* **Goal of the exercise**:
Would you find each line in the entries below with the string "floorplan" and copy it?

* **Supplied data**:
------
Background: an optimization exercise with open tools, aiming at a short achievable clock period and few clock cycles per item. Do not read the settings as production practice.
The RTL was checked by simulation tests, not by an equivalence proof against the original design.

File: design.v
package ramr_pkg;
  localparam int unsigned WS = 32;
  localparam int unsigned WA = 16;
endpackage
module ramr_norm #(
  parameter int W  = 32,
  parameter int LW = $clog2(W)
) (
  input  logic [W-1:0]  v_i,
  output logic [W-1:0]  n_o,
  output logic [LW-1:0] lz_o
);
  logic [LW:0][W-1:0]         vld;
  logic [LW:0][W-1:0][LW-1:0] cnt;
  assign vld[0] = v_i;
  assign cnt[0] = '0;
  for (genvar k = 1; k <= LW; k++) begin : g_lvl
    for (genvar g = 0; g < (W >> k); g++) begin : g_grp
      assign vld[k][g] = vld[k-1][2*g+1] | vld[k-1][2*g];
      if (k == 1) begin : g_one
        assign cnt[k][g] = LW'(~vld[k-1][2*g+1]);
      end else begin : g_more
        assign cnt[k][g] = vld[k-1][2*g+1] ? LW'(cnt[k-1][2*g+1][k-2:0])
                                            : LW'({1'b1, cnt[k-1][2*g][k-2:0]});
      end
    end
    for (genvar g = (W >> k); g < W; g++) begin : g_unused
      assign vld[k][g] = 1'b0;
      assign cnt[k][g] = '0;
    end
  end
  assign lz_o = cnt[LW][0];
  logic [LW:0][W-1:0] s;
  assign s[0] = v_i;
  for (genvar l = 0; l < LW; l++) begin : g_sh
    assign s[l+1] = lz_o[LW-1-l] ? (s[l] << (1 << (LW - 1 - l))) : s[l];
  end
  assign n_o = s[LW];
endmodule
module ramr_lzc #(
  parameter int W  = 32,
  parameter int LW = $clog2(W)
) (
  input  logic [W-1:0]  v_i,
  output logic [LW-1:0] lz_o
);
  logic [LW:0][W-1:0]         vld;
  logic [LW:0][W-1:0][LW-1:0] cnt;
  assign vld[0] = v_i;
  assign cnt[0] = '0;
  for (genvar k = 1; k <= LW; k++) begin : g_lvl
    for (genvar g = 0; g < (W >> k); g++) begin : g_grp
      assign vld[k][g] = vld[k-1][2*g+1] | vld[k-1][2*g];
      if (k == 1) begin : g_one
        assign cnt[k][g] = LW'(~vld[k-1][2*g+1]);
      end else begin : g_more
        assign cnt[k][g] = vld[k-1][2*g+1] ? LW'(cnt[k-1][2*g+1][k-2:0])
                                            : LW'({1'b1, cnt[k-1][2*g][k-2:0]});
      end
    end
    for (genvar g = (W >> k); g < W; g++) begin : g_unused
      assign vld[k][g] = 1'b0;
      assign cnt[k][g] = '0;
    end
  end
  assign lz_o = cnt[LW][0];
endmodule
module ramr_rnorm #(
  parameter int W  = 32,
  parameter int LW = $clog2(W)
) (
  input  logic [W-1:0]  a_i,
  input  logic [W-1:0]  b_i,
  input  logic [W-1:0]  d_i,
  input  logic          ge_i,
  output logic [W-1:0]  n_o,
  output logic [LW-1:0] lz_o
);
  logic [W-1:0]  f, sm;
  logic [LW-1:0] lzf, lza, sha;
  assign sm = ~a_i & b_i;
  assign f  = (a_i ^ b_i) & ~{sm[W-2:0], 1'b0};
  ramr_lzc #(.W(W)) u_lzf (.v_i(f),   .lz_o(lzf));
  ramr_lzc #(.W(W)) u_lza (.v_i(a_i), .lz_o(lza));
  assign sha = ge_i ? lzf : lza;
  logic [LW:0][W-1:0] s;
  assign s[0] = ge_i ? d_i : a_i;
  for (genvar l = 0; l < LW; l++) begin : g_sh
    assign s[l+1] = sha[LW-1-l] ? (s[l] << (1 << (LW - 1 - l))) : s[l];
  end
  assign n_o  = s[LW][W-1] ? s[LW] : (s[LW] << 1);
  assign lz_o = sha + {{(LW-1){1'b0}}, ~s[LW][W-1]};
endmodule
module ramr_euc #(
  parameter int W  = 32,
  parameter int LW = $clog2(W)
) (
  input  logic [W-1:0]  a_i,
  input  logic [W-1:0]  b_i,
  input  logic [W-1:0]  bn_i,
  input  logic [LW-1:0] u_i,
  input  logic [LW-1:0] v_i,
  input  logic [LW-1:0] s0_i,
  input  logic [LW-1:0] e_i,
  input  logic          first_i,
  input  logic          par_i,
  input  logic          fin_i,
  output logic [W-1:0]  a_o,
  output logic [W-1:0]  b_o,
  output logic [W-1:0]  bn_o,
  output logic [LW-1:0] u_o,
  output logic [LW-1:0] v_o,
  output logic [LW-1:0] s0_o,
  output logic [LW-1:0] e_o,
  output logic          first_o,
  output logic          par_o,
  output logic          fin_o
);
  logic [LW-1:0] sh, s0, lzr;
  logic          swap, ge, zero;
  logic [W:0]    d;
  logic [W-1:0]  nr;
  assign sh   = u_i - v_i;
  assign swap = (u_i == v_i);
  assign s0   = first_i ? sh : s0_i;
  assign d    = {1'b0, a_i} - {1'b0, b_i};
  assign ge   = ~d[W];
  ramr_rnorm #(.W(W)) u_nr (.a_i(a_i), .b_i(b_i), .d_i(d[W-1:0]), .ge_i(ge), .n_o(nr), .lz_o(lzr));
  assign zero = ge ? (a_i == b_i) : (a_i == '0);
  always_comb begin
    b_o     = b_i >> 1;
    bn_o    = bn_i;
    u_o     = u_i - 1'b1;
    v_o     = v_i;
    s0_o    = s0;
    first_o = 1'b0;
    if (swap) begin
      b_o     = nr;
      bn_o    = nr;
      u_o     = lzr;
      v_o     = s0;
      first_o = 1'b1;
    end
  end
  always_comb begin
    if (fin_i) begin
      a_o   = a_i;
      e_o   = e_i;
      par_o = par_i;
      fin_o = 1'b1;
    end else if (!swap) begin
      a_o   = ge ? d[W-1:0] : a_i;
      e_o   = e_i;
      par_o = par_i;
      fin_o = 1'b0;
    end else begin
      a_o   = bn_i;
      e_o   = e_i + s0;
      par_o = ~par_i;
      fin_o = zero;
    end
  end
endmodule
This design comes from an exercise in tuning for small area, a short achievable clock period and few clock cycles on the open sky130 flow, not from production work. Function was not checked in any run shown here: the RTL went through the layout flow alone.

## flow/design.v (module list and top-level ports; edited modules follow where they fit)
// module mm_engine: 3125 lines
// module mm_sys_top: 134 lines
module mm_sys_top (
  input  wire                          arm_clk,
  input  wire                          rst,
  input  wire                          job_valid,
  input  wire [3:0]                    job_m,
  input  wire [3:0]                    job_n,
  input  wire [3:0]                    job_p,
  input  wire                          data_valid,
  input  wire [31:0]                   data_word,
  output logic                         result_valid,
  output logic [31:0]                  result_data,
  output logic                         busy,
  output logic                         done
);
  // ...
==> flow/flow/run.sh <==
#!/bin/bash
set -e
echo "export SETUP_SLACK_MARGIN = 6.3" >> config.mk
bash standard.sh > standard.log 2>&1
==> flow/standard.sh <==
#!/bin/bash
# synth_recipe.tcl (not shown) runs the flow's synth.tcl, then flattens the netlist and writes it again
# the make line also repeats each setting of config.mk as NAME=value (left out here)
make -C /OpenROAD-flow-scripts/flow DESIGN_CONFIG=/design/flow/config.mk WORK_HOME=/design/flow/orfs CLKGATE_MAP_FILE= SYNTH_SCRIPT=/design/flow/synth_recipe.tcl "${@:-finish}"
==> flow/config.mk <==
export PLATFORM = sky130hd
export DESIGN_NAME = mm_sys_top
export DESIGN_NICKNAME = mm_sys_top
export VERILOG_FILES = /design/flow/design.v
export SDC_FILE = /design/flow/constraint.sdc
export NUM_CORES = 4
export LEC_CHECK = 0
export ABC_CLOCK_PERIOD_IN_PS = 3000
export CAP_MARGIN = 20
export CELL_PAD_IN_SITES_DETAIL_PLACEMENT = 1
export CORE_MARGIN = 2
export CORE_UTILIZATION = 30
export CTS_CLUSTER_DIAMETER = 150
export CTS_CLUSTER_SIZE = 20
export PLACE_DENSITY = 0.4
export SLEW_MARGIN = 20
export SYNTH_MEMORY_MAX_BITS = 16384
export SETUP_SLACK_MARGIN = 6.3
==> flow/constraint.sdc <==
create_clock -name core_clock -period 10.0 [get_ports {arm_clk}]
set_input_delay 2.0000 -clock core_clock [delete_from_list [all_inputs] [get_ports {arm_clk}]]
set_output_delay 2.0000 -clock core_clock [all_outputs]
set_load 0.01 [all_outputs]
==> impl_metrics.toml, run 1 <==
[grt]
antenna_found_initial = 9
overflow_after_grt = 0

[cells_and_area]
area_of_the_multi_input_gates_sq_mm = 0.0193
layout.nonclk_buf_share_pct = 2.43
post_route_cells_drive_above_1_share_pct = 8.56
layoutNonFillerInstCount = 6506
finish.instance_area_sq_mm = 0.0647
layout_top_registers = "fr: 512 flops, wc: 512 flops"
seq_cell_count = 1283

[die]
coreArea_sq_mm = 0.192

[place]
place.detailed.hpwl_um = 127000

[timing]
timing.final.setup_violations = 0
rsz0062_at_grt = "true"
timing.max_slew.rel_slack_pct = 24.2

[clock_network]
clkLatencyLatePin_ps = 720
cts-root-to-sink-buffers = 3
cts_hold_buf = 0
cts-resized-gates = 167
tritoncts_num_sinks = 1283

[logic_synthesis]
muxShareOfSynthArea_pct = 0.262
avgSynthCellArea_sq_um = 15.1
synthDistinctLibCells = 58
synth_async_sr_flop_share_pct = 0.701
post_synth_inst_count = 3833

[critical_path]
r2r_start = "u_dot.r1432$_DFF_P_"
slowest_stage = "sky130_fd_sc_hd__fa_1"
cp-start-kind = "register"
arrival_ps = 4420
critPathTopFamily = "adder cells"
r2r_slack_ps = 6180

[status]
outcome = "finished clean"

[drt]
detail_route.vias_per_cell = 4.90
post_drt_wl_per_cell_um = 27.4
==> run 2: changes to the inputs <==
--- a/flow/config.mk
+++ b/flow/config.mk
@@ -10,8 +10,8 @@
 export CELL_PAD_IN_SITES_DETAIL_PLACEMENT = 1
 export CORE_MARGIN = 2
 export CORE_UTILIZATION = 30
-export CTS_CLUSTER_DIAMETER = 150
-export CTS_CLUSTER_SIZE = 20
+export CTS_CLUSTER_DIAMETER = 180
+export CTS_CLUSTER_SIZE = 25
 export PLACE_DENSITY = 0.4
 export SLEW_MARGIN = 20
 export SYNTH_MEMORY_MAX_BITS = 16384
==> run 2 against run 1 <==
Compared with the run above:
- still clean
- global-route usage fell by 0.14 points
- via count fell by 0.13%
- routed wire length fell by 0.33%
- cell count barely moved
- sequential share of layout area rose by 0.38 points
- critical path depth did not move
- worst hold slack improved by 6.6 ps
- worst setup slack got worse by 3.4 ps
- non-clock buffer count rose by 21
- cell area fell by 0.48%
- critical path type unchanged
- critical endpoint unchanged
- largest cell class unchanged
==> impl_metrics.toml, run 2 <==
[logic_synthesis]
share_of_the_yosys_chip_area_belonging_to_registers_pct = 62.6
post_synthesis_cell_area_sq_mm = 0.0578
synth.net_count = 4388
synth_edf_count = 1043
post_synth_inst_count = 3833
synthMostInstantiatedCell = "sky130_fd_sc_hd__edfxtp_1"
avgSynthCellArea_sq_um = 15.1
netlist_top_cells_area = "sky130_fd_sc_hd__edfxtp_1 (54%), sky130_fd_sc_hd__fa_1 (17%), sky130_fd_sc_hd__dfxtp_1 (8.0%)"
synthDistinctLibCells = 58
synth_top_area_share_pct = 54.2
synth_top_cell_by_area = "sky130_fd_sc_hd__edfxtp_1"
ys_seq_elements = 1283
synth.yosys.warnings = 2
synth.top_cells.by_count = "sky130_fd_sc_hd__edfxtp_1 (1043), sky130_fd_sc_hd__inv_1 (512), sky130_fd_sc_hd__fa_1 (478), sky130_fd_sc_hd__and2_1 (280), sky130_fd_sc_hd__nand2_1 (249)"
synth_async_sr_flop_share_pct = 0.701
ys.flop_type = "sky130_fd_sc_hd__edfxtp_1"

[critical_path]
slowest_stage = "sky130_fd_sc_hd__fa_1"
worst_r2r_endpoint = "result_data[17]$_DFF_P_"
path_class = "reg2reg"
crit_path_cell_trace = "inv_2 -> fa_1 -> inv_1 -> fa_2 -> fa_1 -> inv_1 -> fa_1 -> inv_2 -> ha_4 -> and4_4 -> nand2_2 -> o31a_1 -> and3_4 -> a2111oi_4"
r2r_start = "u_dot.r1432$_DFF_P_"
critPathTopFamily = "adder cells"
worst_ep_required_time_ps = 10600
r2r_slack_ps = 6180
crit_top_cell = "sky130_fd_sc_hd__fa_1"
r2r.worst_path.cells = 14
critical_path.n_buffers_inverters = 4
worstSetupEndpointType = "register"
critPathMaxStageDelay_ps = 520
critical_path.max_fanout = 3
cp-start-kind = "register"
cp-startpoint = "u_dot.r1432$_DFF_P_"
arrival_ps = 4430

[timing]
drv_slew = 0
timing.max_slew.rel_slack_pct = 24.8
achievable-frequency_mhz = 262
rsz0062_at_grt = "true"
min_period_over_period_pct = 38.2
timing.final.setup_violations = 0
finalWorstPathRequiredPeriod_ps = 3820
fin_hold_ws_ps = 369
tightest_slew_ps = 1120
finalWorstSetupSlack_ps = 6180
final-hold-violation-count = 0
finalClockSkew_ps = 52.4
finalSetupTns_ps = 0

[place]
finalWeightedCongestion = 0.828
place_inst = 6339
port_buffers = 79
dpl_cell_area_sq_mm = 0.0616
place.detailed.hpwl_um = 127000
placement.setup.worst_slack_ps = 5010

[drt]
drt_wl_total_um = 178000
drt_pass1_iterations = 5
drt_iter0_markers = 2548
route.met3.wl_um = 7860
drt-met1-wl_um = 83300
detail_route.vias_per_cell = 4.89
antenna_violating_nets_post_route = 0
met2_length_um = 82500
route.detailed.drc = 0
routed.top_layer = "met5"
post_drt_wl_per_cell_um = 27.3
via_count = 31800

[clock_network]
cts-root-to-sink-buffers = 3
tritoncts = "done"
cts_inserted_buffers = 57
number_of_h_tree_levels = 2
clkLatencyLatePin_ps = 740
tritoncts_num_sinks = 1283
worst_setup_hold_path_clk_slew_ps = 110
cts.root.buffer_cell = "sky130_fd_sc_hd__clkbuf_16"
cts_hold_buf = 0

[die]
coreArea_sq_mm = 0.192
row_count = 161
design.portCount = 83
floorplan.initialDensity_pct = 30.1
die_area_sq_mm = 0.196
floorplan.die.height_um = 443
die_width_um = 443

[cells_and_area]
utilization_pct = 33.6
finish.instance_area_sq_mm = 0.0644
layoutNonFillerInstCount = 6500
layout-area-overhead-vs-synth_pct = 11.5
design.final.nets = 4473
post_route_cells_drive_above_1_share_pct = 9.20
most_frequent_cells_in_the_layout = "sky130_fd_sc_hd__edfxtp_1 (1043), sky130_fd_sc_hd__inv_1 (506), sky130_fd_sc_hd__fa_1 (443)"
layout_top_registers = "fr: 512 flops, wc: 512 flops"
layout.cells.most_common = "sky130_fd_sc_hd__edfxtp_1"

[min_path]
timing.hold.worst.class = "reg2reg"
min_to = "result_valid$_DFF_PP0_"
whs_path_depth = 0
hold_start = "v1$_DFF_PP0_"

[grt]
antenna_found_initial = 9
grt_usage_pct = 17.8
number_of_global_route_vias_before_repair = 34200
overflow_after_grt = 0
grt_max_degree = 154
global_route_wire_length_before_repair_um = 254000

[job]
drv.max_cap_violation_count = 0

[status]
outcome = "finished clean"
[run 2: routing by layer]
| layer | up-vias | global-route usage, % |
|---|---|---|
| met5 | - | 0 |
| met2 | 705 | 28.8 |
| met3 | 170 | 2.36 |
| met4 | 2 | 4.01 |
| li1 | 13800 | - |
| met1 | 17100 | 25.5 |
[run 2: area by class of cell]
type / instances / area [sq um]
multi-input cells: 1893 / 19300
fillers: 19900 / 128000
diodes: 7 / 17.5
clock buffers: 103 / 1620
repair inverters: 1 / 5.00
inverters: 513 / 1930
repair buffers: 169 / 1740
clock inverters: 5 / 67.6
well taps: 2526 / 3160
flip-flops and latches: 1283 / 36500
[run 2: kinds of logic after synthesis]
| logic type | count (synthesis) | synth area share, % |
|---|---|---|
| adder cells (fa/ha/maj) | 507 | 17.2 |
| flip-flops | 1283 | 62.6 |
| XOR/XNOR | 22 | 0.333 |
| multiplexers | 8 | 0.262 |
| AO/OA/AOI/OAI | 695 | 9.52 |
| AND/OR/NAND/NOR | 660 | 5.73 |
| buffers and inverters | 658 | 4.39 |
[run 2: worst max-delay path by stage]
stage	endpoint	slack, ps	cells past startpoint
finish	result_data[17]$_DFF_P_	6180	14
global route	result_data[17]$_DFF_P_	6080	14
CTS	result_data[17]$_DFF_P_	6070	14
detailed placement	fr[508]$_DFFE_PP_	5010	4
global placement	fr[188]$_DFFE_PP_	4710	4
floorplan	wc[0]$_DFFE_PP_	3190	6
[run 2: what timing repair did]
action                                  CTS  global route
pin swaps                                 8            14
buffers inserted                         16            24
gates cloned                              5             1
resized for setup                       183           110
endpoints found under the setup margin  987           224

-- re-timing with driven ports --
No port has a modelled driver above. Below, the same layouts with a new extraction and two added sets of constraints.
Step 1 assumes that a clkbuf_16 drives the clock port and a buf_2 every other input.
Step 2 times the ports against the registers' clock, not the clock port: input delays grow and output delays shrink by t, the midpoint of the rising clock arrivals with the driver on.
Slacks: no drivers / after step 1 / after step 2; pairs: no drivers / after step 1.
run | t, ns | setup slack, ns | worst hold slack (ns) | pins driven straight from the clock port
run 1 | 0.776 | 6.180 / 6.180 / 5.616 | 0.363 / 0.363 / 0.363 | 1
run 2 | 0.794 | 6.177 / 6.177 / 5.597 | 0.369 / 0.369 / 0.369 | 1
After both steps every run listed still meets setup and hold. For run 2, which loses most, drivers alone change the setup slack by 0.000 ns; drivers and shift together by -0.580 ns.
------
* **Response area**:
floorplan.initialDensity_pct = 30.1
floorplan.die.height_um = 443
floorplan	wc[0]$_DFFE_PP_	3190	6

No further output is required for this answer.